Work instruction:
Search the records for the string "instances", then copy each line that has it.

Input data:
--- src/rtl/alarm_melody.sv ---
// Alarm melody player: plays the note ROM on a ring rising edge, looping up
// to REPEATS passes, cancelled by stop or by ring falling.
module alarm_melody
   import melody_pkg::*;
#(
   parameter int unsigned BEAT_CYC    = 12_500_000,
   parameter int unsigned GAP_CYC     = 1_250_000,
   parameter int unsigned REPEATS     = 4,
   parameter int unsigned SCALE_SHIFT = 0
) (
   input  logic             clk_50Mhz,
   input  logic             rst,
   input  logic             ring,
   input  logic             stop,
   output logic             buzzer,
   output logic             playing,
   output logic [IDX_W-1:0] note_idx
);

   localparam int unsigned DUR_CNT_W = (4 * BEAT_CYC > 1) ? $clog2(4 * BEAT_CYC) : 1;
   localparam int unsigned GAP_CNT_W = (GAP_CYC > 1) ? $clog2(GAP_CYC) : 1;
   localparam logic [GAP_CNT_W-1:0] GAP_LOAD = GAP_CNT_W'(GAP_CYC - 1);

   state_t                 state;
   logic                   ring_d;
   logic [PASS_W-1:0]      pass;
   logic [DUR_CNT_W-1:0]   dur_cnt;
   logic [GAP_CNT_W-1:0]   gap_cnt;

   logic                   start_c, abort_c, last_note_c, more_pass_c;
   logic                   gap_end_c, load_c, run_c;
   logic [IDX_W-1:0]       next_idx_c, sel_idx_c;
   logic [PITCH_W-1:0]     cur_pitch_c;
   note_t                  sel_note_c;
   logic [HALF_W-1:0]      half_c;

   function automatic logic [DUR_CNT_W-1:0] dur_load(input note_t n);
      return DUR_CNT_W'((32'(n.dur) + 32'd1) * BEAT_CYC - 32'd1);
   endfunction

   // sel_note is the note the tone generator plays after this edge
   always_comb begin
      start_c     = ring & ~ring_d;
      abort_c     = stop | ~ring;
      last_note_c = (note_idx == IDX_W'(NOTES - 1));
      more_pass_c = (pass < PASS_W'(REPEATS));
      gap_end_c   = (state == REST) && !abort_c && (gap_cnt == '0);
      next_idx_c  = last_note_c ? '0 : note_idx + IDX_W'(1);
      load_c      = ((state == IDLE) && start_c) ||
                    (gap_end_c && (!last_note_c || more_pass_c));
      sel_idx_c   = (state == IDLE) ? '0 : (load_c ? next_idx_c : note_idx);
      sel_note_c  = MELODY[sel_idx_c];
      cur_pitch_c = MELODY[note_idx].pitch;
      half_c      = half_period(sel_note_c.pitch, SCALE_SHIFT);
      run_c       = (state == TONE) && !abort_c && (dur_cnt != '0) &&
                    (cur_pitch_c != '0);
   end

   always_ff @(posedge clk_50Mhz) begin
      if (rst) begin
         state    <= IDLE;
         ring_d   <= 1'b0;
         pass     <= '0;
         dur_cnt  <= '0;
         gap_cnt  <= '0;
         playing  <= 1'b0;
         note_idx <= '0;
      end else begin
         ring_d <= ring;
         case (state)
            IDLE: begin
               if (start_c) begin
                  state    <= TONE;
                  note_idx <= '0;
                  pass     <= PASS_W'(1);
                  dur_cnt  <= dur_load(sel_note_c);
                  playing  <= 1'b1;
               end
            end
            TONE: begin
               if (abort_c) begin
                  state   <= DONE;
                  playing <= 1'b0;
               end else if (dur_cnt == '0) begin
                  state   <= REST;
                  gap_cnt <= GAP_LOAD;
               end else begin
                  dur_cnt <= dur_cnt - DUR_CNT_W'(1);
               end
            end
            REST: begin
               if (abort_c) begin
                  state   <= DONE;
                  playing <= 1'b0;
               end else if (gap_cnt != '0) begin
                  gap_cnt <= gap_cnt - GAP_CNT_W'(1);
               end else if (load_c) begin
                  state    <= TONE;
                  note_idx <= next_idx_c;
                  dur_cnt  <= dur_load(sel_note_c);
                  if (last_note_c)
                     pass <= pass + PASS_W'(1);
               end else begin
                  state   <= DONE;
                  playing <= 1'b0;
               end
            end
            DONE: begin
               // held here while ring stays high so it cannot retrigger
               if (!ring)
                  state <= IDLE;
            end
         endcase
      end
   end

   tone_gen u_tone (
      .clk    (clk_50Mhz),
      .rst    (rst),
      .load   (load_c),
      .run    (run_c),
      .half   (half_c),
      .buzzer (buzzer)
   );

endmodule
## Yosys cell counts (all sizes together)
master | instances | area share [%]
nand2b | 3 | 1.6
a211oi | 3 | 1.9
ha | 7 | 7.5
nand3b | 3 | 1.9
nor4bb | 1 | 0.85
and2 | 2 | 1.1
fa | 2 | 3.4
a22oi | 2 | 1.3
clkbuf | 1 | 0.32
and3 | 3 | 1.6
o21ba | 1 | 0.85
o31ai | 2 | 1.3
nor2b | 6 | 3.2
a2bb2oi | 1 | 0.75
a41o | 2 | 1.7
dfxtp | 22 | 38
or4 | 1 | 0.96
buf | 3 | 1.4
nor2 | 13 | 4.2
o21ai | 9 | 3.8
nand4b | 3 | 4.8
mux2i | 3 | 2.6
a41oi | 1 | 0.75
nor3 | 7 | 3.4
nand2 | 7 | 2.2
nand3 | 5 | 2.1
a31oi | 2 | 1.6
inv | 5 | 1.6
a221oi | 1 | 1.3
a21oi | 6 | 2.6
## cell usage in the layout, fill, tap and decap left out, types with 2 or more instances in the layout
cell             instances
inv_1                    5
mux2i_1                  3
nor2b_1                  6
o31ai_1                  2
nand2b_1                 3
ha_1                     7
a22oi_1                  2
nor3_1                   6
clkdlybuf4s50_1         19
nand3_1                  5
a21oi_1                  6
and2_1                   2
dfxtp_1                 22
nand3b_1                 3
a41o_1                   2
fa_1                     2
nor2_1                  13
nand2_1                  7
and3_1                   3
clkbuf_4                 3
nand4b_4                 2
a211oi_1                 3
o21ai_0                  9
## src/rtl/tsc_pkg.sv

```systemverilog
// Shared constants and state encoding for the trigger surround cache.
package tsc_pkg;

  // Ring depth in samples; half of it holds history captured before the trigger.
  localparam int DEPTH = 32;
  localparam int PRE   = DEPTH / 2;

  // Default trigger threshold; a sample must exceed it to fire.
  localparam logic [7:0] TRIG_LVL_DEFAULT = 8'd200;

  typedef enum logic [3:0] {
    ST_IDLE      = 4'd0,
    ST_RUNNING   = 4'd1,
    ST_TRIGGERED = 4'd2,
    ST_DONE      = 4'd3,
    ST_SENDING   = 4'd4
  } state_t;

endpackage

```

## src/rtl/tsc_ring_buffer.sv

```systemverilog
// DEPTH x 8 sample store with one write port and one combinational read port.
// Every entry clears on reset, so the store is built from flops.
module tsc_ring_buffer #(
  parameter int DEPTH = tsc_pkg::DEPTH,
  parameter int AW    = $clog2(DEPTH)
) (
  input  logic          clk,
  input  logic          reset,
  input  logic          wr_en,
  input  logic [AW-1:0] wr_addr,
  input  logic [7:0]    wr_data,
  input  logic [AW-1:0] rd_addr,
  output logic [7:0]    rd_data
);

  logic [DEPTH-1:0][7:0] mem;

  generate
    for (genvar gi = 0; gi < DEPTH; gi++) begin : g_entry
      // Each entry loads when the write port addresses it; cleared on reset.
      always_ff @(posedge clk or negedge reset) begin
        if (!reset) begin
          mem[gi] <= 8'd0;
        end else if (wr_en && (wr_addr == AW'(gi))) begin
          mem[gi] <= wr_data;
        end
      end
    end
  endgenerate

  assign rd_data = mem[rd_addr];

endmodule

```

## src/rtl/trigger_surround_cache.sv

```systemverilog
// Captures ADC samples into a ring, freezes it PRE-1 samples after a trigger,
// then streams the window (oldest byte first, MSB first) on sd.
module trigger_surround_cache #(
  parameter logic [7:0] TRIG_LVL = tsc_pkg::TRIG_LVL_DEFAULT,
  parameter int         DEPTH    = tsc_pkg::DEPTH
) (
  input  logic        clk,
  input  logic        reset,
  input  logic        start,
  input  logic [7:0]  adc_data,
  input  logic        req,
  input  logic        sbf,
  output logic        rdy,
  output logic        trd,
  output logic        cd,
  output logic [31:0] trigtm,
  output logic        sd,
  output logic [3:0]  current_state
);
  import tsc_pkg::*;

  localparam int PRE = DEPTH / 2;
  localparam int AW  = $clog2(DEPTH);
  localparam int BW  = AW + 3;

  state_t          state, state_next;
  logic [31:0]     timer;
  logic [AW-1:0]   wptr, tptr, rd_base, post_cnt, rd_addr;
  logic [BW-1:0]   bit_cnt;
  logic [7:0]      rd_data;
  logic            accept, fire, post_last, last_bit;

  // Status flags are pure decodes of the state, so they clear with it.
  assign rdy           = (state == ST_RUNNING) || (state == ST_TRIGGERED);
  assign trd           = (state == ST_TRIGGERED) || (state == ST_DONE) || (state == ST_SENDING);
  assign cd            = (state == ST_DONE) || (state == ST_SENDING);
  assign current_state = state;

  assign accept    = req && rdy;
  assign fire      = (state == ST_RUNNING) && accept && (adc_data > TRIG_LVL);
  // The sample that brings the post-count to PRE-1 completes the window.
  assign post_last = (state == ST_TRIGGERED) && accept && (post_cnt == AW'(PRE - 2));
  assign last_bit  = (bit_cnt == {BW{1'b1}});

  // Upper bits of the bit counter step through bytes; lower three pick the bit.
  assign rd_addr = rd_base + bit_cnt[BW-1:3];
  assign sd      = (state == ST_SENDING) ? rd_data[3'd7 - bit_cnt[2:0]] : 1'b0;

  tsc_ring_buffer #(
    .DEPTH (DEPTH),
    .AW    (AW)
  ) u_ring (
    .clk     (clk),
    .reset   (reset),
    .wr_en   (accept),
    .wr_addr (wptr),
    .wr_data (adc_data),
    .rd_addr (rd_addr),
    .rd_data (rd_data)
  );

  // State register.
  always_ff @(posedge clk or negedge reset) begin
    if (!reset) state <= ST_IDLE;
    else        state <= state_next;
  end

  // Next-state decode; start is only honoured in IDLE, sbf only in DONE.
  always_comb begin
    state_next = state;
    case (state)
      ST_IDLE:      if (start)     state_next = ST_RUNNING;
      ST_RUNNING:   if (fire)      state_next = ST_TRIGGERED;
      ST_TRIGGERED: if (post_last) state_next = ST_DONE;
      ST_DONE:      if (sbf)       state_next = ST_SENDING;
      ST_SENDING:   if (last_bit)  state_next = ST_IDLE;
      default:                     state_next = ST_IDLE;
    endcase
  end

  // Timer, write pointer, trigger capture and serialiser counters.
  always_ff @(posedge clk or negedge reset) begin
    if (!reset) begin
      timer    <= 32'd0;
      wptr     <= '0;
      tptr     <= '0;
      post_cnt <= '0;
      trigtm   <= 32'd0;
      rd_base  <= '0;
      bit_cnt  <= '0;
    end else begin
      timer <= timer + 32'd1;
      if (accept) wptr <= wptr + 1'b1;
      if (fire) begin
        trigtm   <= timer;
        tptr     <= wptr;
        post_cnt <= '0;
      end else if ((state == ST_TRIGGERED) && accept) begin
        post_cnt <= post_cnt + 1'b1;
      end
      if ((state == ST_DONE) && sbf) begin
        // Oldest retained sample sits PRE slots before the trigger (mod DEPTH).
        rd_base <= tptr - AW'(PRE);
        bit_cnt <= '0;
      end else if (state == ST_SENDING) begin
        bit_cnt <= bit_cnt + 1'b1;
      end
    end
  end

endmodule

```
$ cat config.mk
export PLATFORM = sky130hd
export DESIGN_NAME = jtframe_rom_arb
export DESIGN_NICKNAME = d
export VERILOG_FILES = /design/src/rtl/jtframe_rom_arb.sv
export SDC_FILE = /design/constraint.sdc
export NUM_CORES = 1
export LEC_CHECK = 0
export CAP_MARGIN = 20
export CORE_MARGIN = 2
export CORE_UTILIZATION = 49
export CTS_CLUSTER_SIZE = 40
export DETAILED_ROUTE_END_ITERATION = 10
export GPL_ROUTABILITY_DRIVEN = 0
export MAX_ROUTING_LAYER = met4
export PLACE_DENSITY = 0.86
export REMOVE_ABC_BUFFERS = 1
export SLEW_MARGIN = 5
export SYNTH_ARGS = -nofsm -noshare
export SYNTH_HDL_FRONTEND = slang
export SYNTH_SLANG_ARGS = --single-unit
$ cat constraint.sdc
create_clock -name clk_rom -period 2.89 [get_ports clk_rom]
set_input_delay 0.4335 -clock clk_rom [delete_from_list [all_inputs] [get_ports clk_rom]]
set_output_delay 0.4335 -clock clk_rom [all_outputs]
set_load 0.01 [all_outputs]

Solution for this task:
master | instances | area share [%]
## cell usage in the layout, fill, tap and decap left out, types with 2 or more instances in the layout
cell             instances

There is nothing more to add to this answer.